Requirement
Only the lines from the beginning of the data below through the line containing "export NUM_CORES = 1" belong in the response, each copied exactly.

Records provided
<file path="config.mk">
export PLATFORM = sky130hd
export DESIGN_NAME = char_display_host_port
export DESIGN_NICKNAME = d
export VERILOG_FILES = /design/src/char_display_pkg.sv /design/src/char_display_host_port.sv /design/src/char_display_ram.sv
export SDC_FILE = /design/constraint.sdc
export NUM_CORES = 2
export LEC_CHECK = 0
export BUFFER_PORTS_ARGS = -buffer_cell sky130_fd_sc_hd__buf_2
export CAP_MARGIN = 30
export CORE_ASPECT_RATIO = 1.25
export CORE_MARGIN = 4
export CORE_UTILIZATION = 55
export CTS_BUF_LIST = sky130_fd_sc_hd__clkbuf_8
export CTS_CLUSTER_DIAMETER = 120
export DETAILED_ROUTE_END_ITERATION = 7
export GPL_ROUTABILITY_DRIVEN = 0
export PLACE_DENSITY_LB_ADDON = 0.1
export SLEW_MARGIN = 25
export SYNTH_ARGS = -nofsm -noshare
export SYNTH_HDL_FRONTEND = slang
export SYNTH_SLANG_ARGS = --single-unit
</file>
<file path="constraint.sdc">
create_clock -name clk_i -period 26.3 [get_ports clk_i]
set_input_delay 1.315 -clock clk_i [delete_from_list [all_inputs] [get_ports clk_i]]
set_output_delay 1.315 -clock clk_i [all_outputs]
set_load 0.05 [all_outputs]
</file>
### config.mk
export PLATFORM = sky130hd
export DESIGN_NAME = qdds_top
export DESIGN_NICKNAME = d
export VERILOG_FILES = /design/src/verilog/qdds_top.v /design/src/verilog/qdds_spi_link.v /design/src/verilog/qdds_chan_diag.v
export VERILOG_INCLUDE_DIRS = /design/src /design/src/common
export SDC_FILE = /design/constraint.sdc
export NUM_CORES = 1
export LEC_CHECK = 0
export ABC_CLOCK_PERIOD_IN_PS = 3900
export BUFFER_PORTS_ARGS = -buffer_cell sky130_fd_sc_hd__buf_2
export CORE_UTILIZATION = 30
export DETAILED_ROUTE_END_ITERATION = 6
export MAX_ROUTING_LAYER = met4
export PLACE_DENSITY = 0.42
export SETUP_SLACK_MARGIN = 0.02
export SKIP_CTS_REPAIR_TIMING = 1
export SYNTH_ARGS = -nofsm -noshare
export SYNTH_HDL_FRONTEND = slang
export SYNTH_HIERARCHICAL = 1
export SYNTH_SLANG_ARGS = --single-unit
### constraint.sdc
create_clock -name MCLK_I -period 3.9 [get_ports MCLK_I]
set_input_delay 0.78 -clock MCLK_I [delete_from_list [all_inputs] [get_ports MCLK_I]]
set_output_delay 0.78 -clock MCLK_I [all_outputs]
set_load 0.01 [all_outputs]
### src/common/qdds_consts.vh
// Purpose: shared constants of the quad driver diagnostic status block
// Assumes: 200 MHz system clock, 16-bit serial frames
// Notes:   definitions only
`ifndef QDDS_CONSTS_VH
`define QDDS_CONSTS_VH
// ****************************************
// register offsets (6-bit address field)
// ****************************************
`define QDDS_OFS_PULLUP    6'h02
`define QDDS_OFS_SENSEMUX  6'h06
`define QDDS_OFS_BLANK01   6'h08
`define QDDS_OFS_BLANK23   6'h09
`define QDDS_OFS_DIN       6'h2f
`define QDDS_OFS_FAULTSUM  6'h30
`define QDDS_OFS_OPENLOAD  6'h31
`define QDDS_OFS_LATCHOFF  6'h32
`define QDDS_OFS_OVERLOAD  6'h33
`define QDDS_OFS_GENERIC   6'h34
// ****************************************
// command byte: opcode in bits 7..6
// ****************************************
`define QDDS_OP_WRITE      2'h0
`define QDDS_OP_READ       2'h1
`define QDDS_OP_RDCLR      2'h2
`define QDDS_CMD_SWRESET   8'hff
`define QDDS_FRAME_BITS    5'h10
`define QDDS_BYTE_BITS     5'h08
// ****************************************
// field positions and reset values
// ****************************************
`define QDDS_MUX_EN_BIT    3
`define QDDS_GEN_UV_BIT    7
`define QDDS_GEN_RST_BIT   6
`define QDDS_GEN_SPI_BIT   5
`define QDDS_GSB_ERR_BIT   7
`define QDDS_GSB_COMM_BIT  6
`define QDDS_GSB_FS_BIT    5
`define QDDS_GSB_VDS_BIT   4
`define QDDS_GSB_FB_BIT    3
`define QDDS_GSB_RST_BIT   2
`define QDDS_GSB_OL_BIT    1
`define QDDS_GSB_NOT_BIT   0
`define QDDS_RST_CTRL      8'h00
// ****************************************
// timing: open-load evaluation delay after turn-off
// ****************************************
`define QDDS_CLK_PERIOD_NS 5
`define QDDS_T_DOLOFF_NS   10000
`define QDDS_DOLOFF_CYC    ((`QDDS_T_DOLOFF_NS + `QDDS_CLK_PERIOD_NS - 1) / `QDDS_CLK_PERIOD_NS)
`endif

### src/verilog/qdds_top.v
// Purpose: diagnostic status and fault latching of a four-channel driver
// Assumes: host reaches registers over the 16-bit serial link
// Notes:   protection, analog sensing and other config live outside
//
// Operation
// RL1: timer register at 0x09 holds ch3 blanking in 7..4, ch2 in 3..0, resets 0.
// RL2: sense pin routed only when mux enable bit 3 set; bits 2..0 pick channel.
// RL3: sense output is high impedance whenever nothing is routed to it.
// RL4: every frame returns a global status byte showing normal or fail-safe mode.
// RL5: direct-input register is real time, one bit per input, cleared without battery.
// RL6: fault summary bit ORs overload, power limit, overtemperature; read-and-clear. Code also clears it while the channel is on with no fault.
// RL7: off-state open-load register is read-and-clear; meaning depends on pull-up.
// RL8: latch-off bit set on latch-off; host clears it by writing the timer register.
// RL9: overload register holds one read-and-clear bit per channel for high drop.
// RL10: generic bit 7 undervoltage, bit 6 reset warning, bit 5 link error.
// RL11: overload voltage judged at each turn-off; high sets the channel bit.
// RL12: overload also sets summary bit, status byte bit 4 and global error.
// RL13: overload bit only warns and holds until read-and-clear or next turn-off.
// RL14: off-state output above threshold sets open-load bit, status bit 1, inverted bit.
// RL15: open-load evaluation starts only after a fixed delay from turn-off.
// RL16: a set pull-up control bit enables that channel's pull-up source.
// RL17: pull-ups off in deep sleep, enable bits kept and resumed afterwards.
// RL18: power-on or all-ones command byte clears every register and pull-up.
// RL19: with pull-up off an open load reads 0; shorts read 1 always.
// RL20: open-load bits refresh while off, latch while on, read-and-clear then.
// RL21: blanking code zero means latch-off; each step adds 17 ms restart window.
// RL22: read-and-clear returns pre-clear value; a still active fault sets again.
`include "qdds_consts.vh"
`timescale 1ns/1ps
`default_nettype none
module qdds_top #(
  parameter NCH        = 4,                 // number of channels
  parameter DOLOFF_CYC = `QDDS_DOLOFF_CYC   // open-load evaluation delay
) (
  input  wire           MCLK_I,             // system clock, 200 MHz
  input  wire           RESET_N_I,          // power-on reset, sync, active low
  input  wire           SCK_I,              // link clock pin
  input  wire           CSN_I,              // link select pin, active low
  input  wire           SDI_I,              // link data in pin
  output wire           SDO_O,              // link data out pin
  output wire           SDO_OE_N_O,         // low while SDO driven
  input  wire [NCH-1:0] DIRECT_IN_I,        // direct input pins
  input  wire           VBAT_OK_I,          // battery present comparator
  input  wire           UNDERVOLT_I,        // undervoltage comparator
  input  wire           FAILSAFE_I,         // device in fail-safe mode
  input  wire           DEEP_SLEEP_I,       // device in deep sleep
  input  wire           VDS_MASK_I,         // overload excluded from summary
  input  wire [NCH-1:0] CH_ON_I,            // channel output state
  input  wire [NCH-1:0] VDS_HIGH_I,         // overload comparators
  input  wire [NCH-1:0] VOUT_OL_I,          // open-load comparators
  input  wire [NCH-1:0] PWL_I,              // power limitation flags
  input  wire [NCH-1:0] OT_I,               // overtemperature flags
  input  wire [NCH-1:0] LATCHOFF_EVT_I,     // pulse: channel latched off
  output wire [NCH-1:0] PULLUP_EN_O,        // pull-up source enables
  output wire [3:0]     BLANK_CH2_O,        // ch2 blanking code
  output wire [3:0]     BLANK_CH3_O,        // ch3 blanking code
  output wire [1:0]     LATCHOFF_MODE_O,    // ch3,ch2 in latch-off mode
  output wire [NCH-1:0] LATCHOFF_CLR_O,     // pulse: re-enable channel
  output wire [2:0]     SENSE_SEL_O,        // routed sense channel
  output wire           SENSE_OE_N_O,       // low while sense pin driven
  output wire           SOFT_RESET_O        // pulse: software reset taken
);
  // ****************************************
  // declarations
  // ****************************************
  reg  [NCH-1:0] din_q0, din_q1;
  reg  [NCH-1:0] vds_q0, vds_q1;
  reg  [NCH-1:0] ol_q0, ol_q1;
  reg  [NCH-1:0] pwl_q0, pwl_q1;
  reg  [NCH-1:0] ot_q0, ot_q1;
  reg            vbat_q0, vbat_q1;
  reg            uv_q0, uv_q1;
  reg  [7:0]     blank23_r;
  reg  [7:0]     mux_r;
  reg  [NCH-1:0] pullup_r;
  reg  [NCH-1:0] loff_r;
  reg  [NCH-1:0] loff_clr_r;
  reg            rst_warn_r;
  reg            spi_err_r;
  reg            soft_rst_r;
  reg  [7:0]     rdata_r;
  reg  [7:0]     rdata_nxt;
  reg            clr_vds_r, clr_ol_r, clr_fb_r, clr_gen_r;
  wire           sw_rst;
  wire           rst_all;
  wire           cmd_vld;
  wire [7:0]     cmd;
  wire           frame_ok;
  wire [15:0]    frame;
  wire           frame_err;
  wire [NCH-1:0] vds_flag;
  wire [NCH-1:0] ol_flag;
  wire [NCH-1:0] fb_flag;
  wire [7:0]     global_status_byte;
  wire [7:0]     generic_st;
  wire [7:0]     din_st;
  wire [1:0]     op_now = cmd[7:6];
  wire [5:0]     adr_now = cmd[5:0];
  wire [1:0]     op_frm = frame[15:14];
  wire [5:0]     adr_frm = frame[13:8];
  wire [7:0]     wdat = frame[7:0];
  // software reset acts like power-on on everything but the link itself
  assign sw_rst  = frame_ok && (frame[15:8] == `QDDS_CMD_SWRESET);
  assign rst_all = !RESET_N_I || soft_rst_r;                        // RL18
  // ****************************************
  // input synchronisers, first stage read only by second
  // ****************************************
  always @(posedge MCLK_I) begin
    din_q0  <= DIRECT_IN_I;
    din_q1  <= din_q0;
    vds_q0  <= VDS_HIGH_I;
    vds_q1  <= vds_q0;
    ol_q0   <= VOUT_OL_I;
    ol_q1   <= ol_q0;
    pwl_q0  <= PWL_I;
    pwl_q1  <= pwl_q0;
    ot_q0   <= OT_I;
    ot_q1   <= ot_q0;
    vbat_q0 <= VBAT_OK_I;
    vbat_q1 <= vbat_q0;
    uv_q0   <= UNDERVOLT_I;
    uv_q1   <= uv_q0;
  end
  // ****************************************
  // serial link
  // ****************************************
  qdds_spi_link u_link (
    .clk_i       (MCLK_I),
    .rst_n_i     (RESET_N_I),
    .sck_i       (SCK_I),
    .csn_i       (CSN_I),
    .sdi_i       (SDI_I),
    .gsb_i       (global_status_byte),
    .rdata_i     (rdata_r),
    .sdo_o       (SDO_O),
    .sdo_oe_n_o  (SDO_OE_N_O),
    .cmd_vld_o   (cmd_vld),
    .cmd_o       (cmd),
    .frame_ok_o  (frame_ok),
    .frame_o     (frame),
    .frame_err_o (frame_err)
  );
  // ****************************************
  // per-channel diagnostic flags
  // ****************************************
  genvar g;
  generate
    for (g = 0; g < NCH; g = g + 1) begin : g_ch
      qdds_chan_diag #(
        .DOLOFF_CYC (DOLOFF_CYC)
      ) u_diag (
        .clk_i      (MCLK_I),
        .rst_i      (rst_all),
        .on_i       (CH_ON_I[g]),
        .vds_high_i (vds_q1[g]),
        .vout_ol_i  (ol_q1[g]),
        .pwl_i      (pwl_q1[g]),
        .ot_i       (ot_q1[g]),
        .vds_mask_i (VDS_MASK_I),
        .clr_vds_i  (clr_vds_r),
        .clr_ol_i   (clr_ol_r),
        .clr_fb_i   (clr_fb_r),
        .vds_o      (vds_flag[g]),
        .ol_o       (ol_flag[g]),
        .fb_o       (fb_flag[g])
      );
    end
  endgenerate
  // ****************************************
  // status views
  // ****************************************
  // direct inputs read low while battery is missing
  assign din_st = {{(8-NCH){1'b0}}, din_q1 & {NCH{vbat_q1}}};      // RL5
  // undervoltage is live, the other two are sticky
  assign generic_st = {uv_q1, rst_warn_r, spi_err_r, 5'h00};        // RL10
  // global status byte, rebuilt every cycle and sampled at frame start
  assign global_status_byte[`QDDS_GSB_ERR_BIT]  = (|fb_flag) | (|ol_flag) |
                                   ((|vds_flag) & ~VDS_MASK_I) | (|loff_r); // RL12
  assign global_status_byte[`QDDS_GSB_COMM_BIT] = spi_err_r;
  assign global_status_byte[`QDDS_GSB_FS_BIT]   = FAILSAFE_I;                      // RL4
  assign global_status_byte[`QDDS_GSB_VDS_BIT]  = (|vds_flag) & ~VDS_MASK_I;       // RL12
  assign global_status_byte[`QDDS_GSB_FB_BIT]   = |fb_flag;
  assign global_status_byte[`QDDS_GSB_RST_BIT]  = rst_warn_r;
  assign global_status_byte[`QDDS_GSB_OL_BIT]   = |ol_flag;                        // RL14
  // inverted summary bit: set when any fault flag is up
  assign global_status_byte[`QDDS_GSB_NOT_BIT]  = |{fb_flag, ol_flag, vds_flag};   // RL14
  // ****************************************
  // read data mux, picked when the command byte lands
  // ****************************************
  always @* begin
    rdata_nxt = 8'h00;
    case (adr_now)
      `QDDS_OFS_PULLUP:   rdata_nxt = {{(8-NCH){1'b0}}, pullup_r};
      `QDDS_OFS_SENSEMUX: rdata_nxt = mux_r;
      `QDDS_OFS_BLANK23:  rdata_nxt = blank23_r;
      `QDDS_OFS_DIN:      rdata_nxt = din_st;
      `QDDS_OFS_FAULTSUM: rdata_nxt = {{(8-NCH){1'b0}}, fb_flag};
      `QDDS_OFS_OPENLOAD: rdata_nxt = {{(8-NCH){1'b0}}, ol_flag};
      `QDDS_OFS_LATCHOFF: rdata_nxt = {{(8-NCH){1'b0}}, loff_r};
      `QDDS_OFS_OVERLOAD: rdata_nxt = {{(8-NCH){1'b0}}, vds_flag};
      `QDDS_OFS_GENERIC:  rdata_nxt = generic_st;
      default:            rdata_nxt = 8'h00;
    endcase
  end
  // snapshot first, clear one cycle later, so the host sees pre-clear bits
  always @(posedge MCLK_I) begin
    if (rst_all) begin
      rdata_r   <= 8'h00;
      clr_vds_r <= 1'b0;
      clr_ol_r  <= 1'b0;
      clr_fb_r  <= 1'b0;
      clr_gen_r <= 1'b0;
    end else begin
      if (cmd_vld)
        rdata_r <= rdata_nxt;                                       // RL22
      clr_fb_r  <= cmd_vld && op_now == `QDDS_OP_RDCLR &&
                   adr_now == `QDDS_OFS_FAULTSUM;                   // RL6
      clr_ol_r  <= cmd_vld && op_now == `QDDS_OP_RDCLR &&
                   adr_now == `QDDS_OFS_OPENLOAD;                   // RL7
      clr_vds_r <= cmd_vld && op_now == `QDDS_OP_RDCLR &&
                   adr_now == `QDDS_OFS_OVERLOAD;                   // RL9
      clr_gen_r <= cmd_vld && op_now == `QDDS_OP_RDCLR &&
                   adr_now == `QDDS_OFS_GENERIC;                    // RL10
    end
  end
  // ****************************************
  // control registers, written at end of a good frame
  // ****************************************
  always @(posedge MCLK_I) begin
    if (rst_all) begin
      blank23_r  <= `QDDS_RST_CTRL;                                 // RL1 RL18
      mux_r      <= `QDDS_RST_CTRL;
      pullup_r   <= {NCH{1'b0}};                                    // RL18
      loff_clr_r <= {NCH{1'b0}};
    end else begin
      loff_clr_r <= {NCH{1'b0}};
      if (frame_ok && op_frm == `QDDS_OP_WRITE && !sw_rst) begin
        case (adr_frm)
          `QDDS_OFS_BLANK23: begin
            blank23_r  <= wdat;                                     // RL1
            loff_clr_r <= 4'hc;                                     // RL8
          end
          `QDDS_OFS_BLANK01: begin
            loff_clr_r <= 4'h3;                                     // RL8
          end
          `QDDS_OFS_SENSEMUX: begin
            mux_r <= {4'h0, wdat[3:0]};
          end
          `QDDS_OFS_PULLUP: begin
            pullup_r <= wdat[NCH-1:0];                              // RL16
          end
          default: begin
            mux_r <= mux_r;
          end
        endcase
      end
    end
  end
  // ****************************************
  // latch-off status: set by protection, cleared by timer write
  // ****************************************
  always @(posedge MCLK_I) begin
    if (rst_all)
      loff_r <= {NCH{1'b0}};
    else
      loff_r <= LATCHOFF_EVT_I | (loff_r & ~loff_clr_r);            // RL8
  end
  // ****************************************
  // generic warnings and software reset
  // ****************************************
  always @(posedge MCLK_I) begin
    if (!RESET_N_I) begin
      rst_warn_r <= 1'b1;                                           // RL10
      spi_err_r  <= 1'b0;
      soft_rst_r <= 1'b0;
    end else begin
      soft_rst_r <= sw_rst;                                         // RL18
      // new events beat a read-and-clear in the same cycle
      if (soft_rst_r)
        rst_warn_r <= 1'b1;
      else if (clr_gen_r)
        rst_warn_r <= 1'b0;
      if (frame_err)
        spi_err_r <= 1'b1;
      else if (clr_gen_r || soft_rst_r)
        spi_err_r <= 1'b0;
    end
  end
  // ****************************************
  // outputs
  // ****************************************
  // enable bits survive deep sleep; only the sources drop out
  assign PULLUP_EN_O     = pullup_r & {NCH{~DEEP_SLEEP_I}};         // RL17 RL19
  assign BLANK_CH2_O     = blank23_r[3:0];
  assign BLANK_CH3_O     = blank23_r[7:4];
  // code zero selects latch-off, else 17 ms restart windows per step
  assign LATCHOFF_MODE_O = {blank23_r[7:4] == 4'h0, blank23_r[3:0] == 4'h0}; // RL21
  assign LATCHOFF_CLR_O  = loff_clr_r;
  assign SENSE_SEL_O     = mux_r[2:0];                              // RL2
  // selections past the last channel leave the pin floating
  assign SENSE_OE_N_O    = ~(mux_r[`QDDS_MUX_EN_BIT] &&
                             ({1'b0, mux_r[2:0]} < NCH[3:0]));      // RL2 RL3
  assign SOFT_RESET_O    = soft_rst_r;
endmodule // qdds_top
`default_nettype wire

### src/verilog/qdds_spi_link.v
// Purpose: 16-bit serial link slave, oversampled by the system clock
// Assumes: mode 0 framing, MSB first, link clock far slower than clk_i
// Notes:   all pins pass two flops before use
`include "qdds_consts.vh"
`timescale 1ns/1ps
`default_nettype none
module qdds_spi_link (
  input  wire        clk_i,        // system clock
  input  wire        rst_n_i,      // sync reset, active low
  input  wire        sck_i,        // link clock pin
  input  wire        csn_i,        // chip select pin, active low
  input  wire        sdi_i,        // serial data in pin
  input  wire [7:0]  gsb_i,        // status byte sent first
  input  wire [7:0]  rdata_i,      // data byte sent second
  output wire        sdo_o,        // serial data out
  output wire        sdo_oe_n_o,   // low while driving
  output reg         cmd_vld_o,    // pulse: command byte complete
  output reg  [7:0]  cmd_o,        // command byte
  output reg         frame_ok_o,   // pulse: 16-bit frame ended
  output reg  [15:0] frame_o,      // received frame
  output reg         frame_err_o   // pulse: frame of wrong length
);
  reg [2:0]  sck_q;
  reg [2:0]  csn_q;
  reg [1:0]  sdi_q;
  reg [15:0] rx_r;
  reg [15:0] tx_r;
  reg [4:0]  cnt_r;
  wire sck_rise = sck_q[1] & ~sck_q[2];
  wire sck_fall = ~sck_q[1] & sck_q[2];
  wire cs_fall  = ~csn_q[1] & csn_q[2];
  wire cs_rise  = csn_q[1] & ~csn_q[2];
  wire active   = ~csn_q[2];
  // ****************************************
  // pin synchronisers, stage 0 feeds only stage 1
  // ****************************************
  always @(posedge clk_i) begin
    sck_q <= {sck_q[1:0], sck_i};
    csn_q <= {csn_q[1:0], csn_i};
    sdi_q <= {sdi_q[0], sdi_i};
  end
  // ****************************************
  // shifting and framing
  // ****************************************
  always @(posedge clk_i) begin
    if (!rst_n_i) begin
      rx_r <= 16'h0000; tx_r <= 16'h0000; cnt_r <= 5'h00;
      cmd_vld_o <= 1'b0; cmd_o <= 8'h00; frame_ok_o <= 1'b0;
      frame_o <= 16'h0000; frame_err_o <= 1'b0;
    end else begin
      cmd_vld_o   <= 1'b0;
      frame_ok_o  <= 1'b0;
      frame_err_o <= 1'b0;
      if (cs_fall) begin
        cnt_r <= 5'h00;
        tx_r  <= {gsb_i, 8'h00};
      end else if (active && sck_rise) begin
        rx_r  <= {rx_r[14:0], sdi_q[1]};
        cnt_r <= (cnt_r == 5'h1f) ? cnt_r : cnt_r + 5'h01;
        if (cnt_r == `QDDS_BYTE_BITS - 5'h01) begin
          cmd_vld_o <= 1'b1;
          cmd_o     <= {rx_r[6:0], sdi_q[1]};
        end
      end else if (active && sck_fall) begin
        // data byte is loaded once the command has been decoded
        tx_r <= (cnt_r == `QDDS_BYTE_BITS) ? {rdata_i, 8'h00} : {tx_r[14:0], 1'b0};
      end
      if (cs_rise) begin
        frame_o     <= rx_r;
        frame_ok_o  <= (cnt_r == `QDDS_FRAME_BITS);
        frame_err_o <= (cnt_r != `QDDS_FRAME_BITS);
      end
    end
  end
  assign sdo_o      = active ? tx_r[15] : 1'b0;
  assign sdo_oe_n_o = ~active;
endmodule // qdds_spi_link
`default_nettype wire

### src/verilog/qdds_chan_diag.v
// Purpose: per-channel overload, open-load and fault-summary flags
// Assumes: condition inputs already synchronised
// Notes:   sets always win over read-and-clear
`include "qdds_consts.vh"
`timescale 1ns/1ps
`default_nettype none
module qdds_chan_diag #(
  parameter DOLOFF_CYC = `QDDS_DOLOFF_CYC
) (
  input  wire clk_i,        // system clock
  input  wire rst_i,        // sync reset, active high
  input  wire on_i,         // channel switched on
  input  wire vds_high_i,   // drain-source above overload level
  input  wire vout_ol_i,    // off-state output above open-load level
  input  wire pwl_i,        // power limitation flag
  input  wire ot_i,         // overtemperature flag
  input  wire vds_mask_i,   // mask overload from summary
  input  wire clr_vds_i,    // read-and-clear of overload reg
  input  wire clr_ol_i,     // read-and-clear of open-load reg
  input  wire clr_fb_i,     // read-and-clear of summary reg
  output reg  vds_o,        // overload flag
  output reg  ol_o,         // off-state open-load flag
  output reg  fb_o          // fault summary flag
);
  reg        on_d_r;
  reg [15:0] dly_r;
  wire off_edge = on_d_r & ~on_i;
  wire dly_done = (dly_r == DOLOFF_CYC[15:0]);
  wire fault    = pwl_i | ot_i | (vds_o & ~vds_mask_i);
  // ****************************************
  // flag update
  // ****************************************
  always @(posedge clk_i) begin
    if (rst_i) begin
      on_d_r <= 1'b0; dly_r <= 16'h0000;
      vds_o <= 1'b0; ol_o <= 1'b0; fb_o <= 1'b0;
    end else begin
      on_d_r <= on_i;
      // overload judged at each turn-off, held until cleared or next turn-off
      if (off_edge)                                       // RL11 RL13
        vds_o <= vds_high_i;
      else if (clr_vds_i)
        vds_o <= 1'b0;
      // evaluation delay restarts on every turn-off
      if (on_i || off_edge)                               // RL15
        dly_r <= 16'h0000;
      else if (!dly_done)
        dly_r <= dly_r + 16'h0001;
      if (!on_i && dly_done)                              // RL14 RL20
        ol_o <= vout_ol_i;
      else if (clr_ol_i)
        ol_o <= 1'b0;
      if (fault)                                          // RL6 RL12 RL22
        fb_o <= 1'b1;
      else if (on_i || clr_fb_i)
        fb_o <= 1'b0;
    end
  end
endmodule // qdds_chan_diag
`default_nettype wire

Solution to this task
<file path="config.mk">
export PLATFORM = sky130hd
export DESIGN_NAME = char_display_host_port
export DESIGN_NICKNAME = d
export VERILOG_FILES = /design/src/char_display_pkg.sv /design/src/char_display_host_port.sv /design/src/char_display_ram.sv
export SDC_FILE = /design/constraint.sdc
export NUM_CORES = 2
export LEC_CHECK = 0
export BUFFER_PORTS_ARGS = -buffer_cell sky130_fd_sc_hd__buf_2
export CAP_MARGIN = 30
export CORE_ASPECT_RATIO = 1.25
export CORE_MARGIN = 4
export CORE_UTILIZATION = 55
export CTS_BUF_LIST = sky130_fd_sc_hd__clkbuf_8
export CTS_CLUSTER_DIAMETER = 120
export DETAILED_ROUTE_END_ITERATION = 7
export GPL_ROUTABILITY_DRIVEN = 0
export PLACE_DENSITY_LB_ADDON = 0.1
export SLEW_MARGIN = 25
export SYNTH_ARGS = -nofsm -noshare
export SYNTH_HDL_FRONTEND = slang
export SYNTH_SLANG_ARGS = --single-unit
</file>
<file path="constraint.sdc">
create_clock -name clk_i -period 26.3 [get_ports clk_i]
set_input_delay 1.315 -clock clk_i [delete_from_list [all_inputs] [get_ports clk_i]]
set_output_delay 1.315 -clock clk_i [all_outputs]
set_load 0.05 [all_outputs]
</file>
### config.mk
export PLATFORM = sky130hd
export DESIGN_NAME = qdds_top
export DESIGN_NICKNAME = d
export VERILOG_FILES = /design/src/verilog/qdds_top.v /design/src/verilog/qdds_spi_link.v /design/src/verilog/qdds_chan_diag.v
export VERILOG_INCLUDE_DIRS = /design/src /design/src/common
export SDC_FILE = /design/constraint.sdc
export NUM_CORES = 1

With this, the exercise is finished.